## EXERCISE AIM:
Within the data that follows, tally every line containing "HTRANS". Provide only the tally.

## DATA UNDER STUDY:
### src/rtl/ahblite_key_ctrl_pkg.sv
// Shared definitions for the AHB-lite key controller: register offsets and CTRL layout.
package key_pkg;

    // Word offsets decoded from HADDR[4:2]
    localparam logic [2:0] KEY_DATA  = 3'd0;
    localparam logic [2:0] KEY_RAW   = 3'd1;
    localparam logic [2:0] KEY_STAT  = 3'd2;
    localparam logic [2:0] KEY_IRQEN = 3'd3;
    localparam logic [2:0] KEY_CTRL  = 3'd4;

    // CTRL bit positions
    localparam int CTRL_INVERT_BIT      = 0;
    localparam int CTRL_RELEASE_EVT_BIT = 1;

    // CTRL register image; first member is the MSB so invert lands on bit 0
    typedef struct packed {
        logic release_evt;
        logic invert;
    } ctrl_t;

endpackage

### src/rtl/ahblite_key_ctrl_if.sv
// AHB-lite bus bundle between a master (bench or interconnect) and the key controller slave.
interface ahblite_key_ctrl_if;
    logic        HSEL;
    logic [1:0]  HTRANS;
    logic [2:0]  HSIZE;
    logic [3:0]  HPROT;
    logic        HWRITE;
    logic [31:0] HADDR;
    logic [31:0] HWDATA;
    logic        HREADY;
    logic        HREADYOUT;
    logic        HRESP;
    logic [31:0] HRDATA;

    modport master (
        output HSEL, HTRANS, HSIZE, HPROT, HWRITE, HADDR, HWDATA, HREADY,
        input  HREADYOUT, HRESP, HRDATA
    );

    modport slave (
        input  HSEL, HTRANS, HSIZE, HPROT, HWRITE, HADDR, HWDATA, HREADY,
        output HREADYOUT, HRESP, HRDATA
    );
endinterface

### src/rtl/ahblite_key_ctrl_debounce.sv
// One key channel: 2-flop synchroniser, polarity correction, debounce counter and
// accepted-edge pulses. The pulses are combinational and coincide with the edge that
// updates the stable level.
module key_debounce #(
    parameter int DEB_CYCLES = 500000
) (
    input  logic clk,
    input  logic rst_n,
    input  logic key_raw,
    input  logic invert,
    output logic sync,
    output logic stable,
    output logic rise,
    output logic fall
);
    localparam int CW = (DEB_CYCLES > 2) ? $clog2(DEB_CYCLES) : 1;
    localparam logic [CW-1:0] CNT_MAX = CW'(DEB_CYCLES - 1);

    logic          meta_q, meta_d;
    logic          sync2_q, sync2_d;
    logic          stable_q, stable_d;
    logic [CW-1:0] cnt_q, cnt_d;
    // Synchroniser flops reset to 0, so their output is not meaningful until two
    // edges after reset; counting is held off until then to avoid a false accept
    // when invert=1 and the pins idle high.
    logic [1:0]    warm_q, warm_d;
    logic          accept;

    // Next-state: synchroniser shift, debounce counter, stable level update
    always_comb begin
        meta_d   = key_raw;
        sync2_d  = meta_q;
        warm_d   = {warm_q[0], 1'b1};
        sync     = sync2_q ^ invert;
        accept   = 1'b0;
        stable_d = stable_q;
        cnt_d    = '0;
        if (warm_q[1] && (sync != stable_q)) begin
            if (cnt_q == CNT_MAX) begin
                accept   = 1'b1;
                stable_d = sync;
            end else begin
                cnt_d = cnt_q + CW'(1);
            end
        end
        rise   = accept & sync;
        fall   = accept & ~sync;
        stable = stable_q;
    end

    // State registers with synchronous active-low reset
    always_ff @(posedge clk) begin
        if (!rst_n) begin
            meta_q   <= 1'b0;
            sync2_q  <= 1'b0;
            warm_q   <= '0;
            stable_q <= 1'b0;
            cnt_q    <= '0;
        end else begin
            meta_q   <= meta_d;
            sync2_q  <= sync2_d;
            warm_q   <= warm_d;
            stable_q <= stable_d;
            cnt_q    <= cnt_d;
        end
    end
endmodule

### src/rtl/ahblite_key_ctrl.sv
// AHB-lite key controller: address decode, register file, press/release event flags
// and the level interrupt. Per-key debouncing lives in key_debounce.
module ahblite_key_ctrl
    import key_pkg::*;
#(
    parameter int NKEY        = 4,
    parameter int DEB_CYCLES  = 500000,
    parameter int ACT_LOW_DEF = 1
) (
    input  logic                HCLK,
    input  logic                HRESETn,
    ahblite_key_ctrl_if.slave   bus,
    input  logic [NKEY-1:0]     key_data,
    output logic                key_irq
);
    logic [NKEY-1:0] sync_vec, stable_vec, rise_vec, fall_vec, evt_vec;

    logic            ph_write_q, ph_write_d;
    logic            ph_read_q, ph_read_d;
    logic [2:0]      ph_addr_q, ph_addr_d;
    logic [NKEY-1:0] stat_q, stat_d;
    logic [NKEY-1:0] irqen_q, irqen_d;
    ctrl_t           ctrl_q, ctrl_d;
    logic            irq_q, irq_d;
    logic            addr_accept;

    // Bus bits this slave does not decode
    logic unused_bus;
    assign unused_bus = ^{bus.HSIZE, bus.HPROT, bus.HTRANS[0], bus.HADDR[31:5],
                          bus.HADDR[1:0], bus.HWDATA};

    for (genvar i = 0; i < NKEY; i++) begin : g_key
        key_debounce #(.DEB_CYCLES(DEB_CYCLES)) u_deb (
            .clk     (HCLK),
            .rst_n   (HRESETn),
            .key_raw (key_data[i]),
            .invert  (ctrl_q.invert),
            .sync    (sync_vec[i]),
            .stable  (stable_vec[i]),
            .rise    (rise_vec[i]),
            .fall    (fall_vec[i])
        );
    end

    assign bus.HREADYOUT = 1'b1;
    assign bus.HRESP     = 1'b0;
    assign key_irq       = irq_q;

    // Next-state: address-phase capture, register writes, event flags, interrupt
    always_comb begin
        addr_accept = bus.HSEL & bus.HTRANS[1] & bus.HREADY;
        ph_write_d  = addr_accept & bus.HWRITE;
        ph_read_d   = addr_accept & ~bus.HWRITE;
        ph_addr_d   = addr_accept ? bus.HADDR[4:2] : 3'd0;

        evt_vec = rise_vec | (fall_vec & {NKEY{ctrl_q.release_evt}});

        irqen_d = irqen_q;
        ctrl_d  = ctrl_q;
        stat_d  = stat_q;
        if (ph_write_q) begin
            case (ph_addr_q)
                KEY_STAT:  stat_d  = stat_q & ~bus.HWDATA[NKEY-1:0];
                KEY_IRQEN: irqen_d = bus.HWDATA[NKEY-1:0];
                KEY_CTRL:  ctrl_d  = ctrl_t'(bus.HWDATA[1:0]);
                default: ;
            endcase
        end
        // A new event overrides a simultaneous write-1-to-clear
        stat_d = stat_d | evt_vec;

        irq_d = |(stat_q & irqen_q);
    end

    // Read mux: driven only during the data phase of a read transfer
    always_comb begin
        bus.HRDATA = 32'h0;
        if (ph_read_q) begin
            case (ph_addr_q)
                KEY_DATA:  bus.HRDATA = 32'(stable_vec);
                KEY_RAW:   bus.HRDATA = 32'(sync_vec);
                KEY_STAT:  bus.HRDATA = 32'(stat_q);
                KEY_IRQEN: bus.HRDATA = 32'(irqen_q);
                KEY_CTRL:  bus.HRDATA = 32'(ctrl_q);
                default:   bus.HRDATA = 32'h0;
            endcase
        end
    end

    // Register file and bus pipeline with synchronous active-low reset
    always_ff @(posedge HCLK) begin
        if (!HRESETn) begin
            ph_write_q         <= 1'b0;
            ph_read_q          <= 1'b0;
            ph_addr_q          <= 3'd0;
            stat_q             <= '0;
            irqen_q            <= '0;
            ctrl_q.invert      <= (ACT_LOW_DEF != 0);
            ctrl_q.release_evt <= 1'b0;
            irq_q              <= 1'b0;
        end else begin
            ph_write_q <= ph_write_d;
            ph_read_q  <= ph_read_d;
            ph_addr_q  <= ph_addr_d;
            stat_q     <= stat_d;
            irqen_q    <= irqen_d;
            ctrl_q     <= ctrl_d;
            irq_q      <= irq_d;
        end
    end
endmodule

## TASK RESPONSE:
5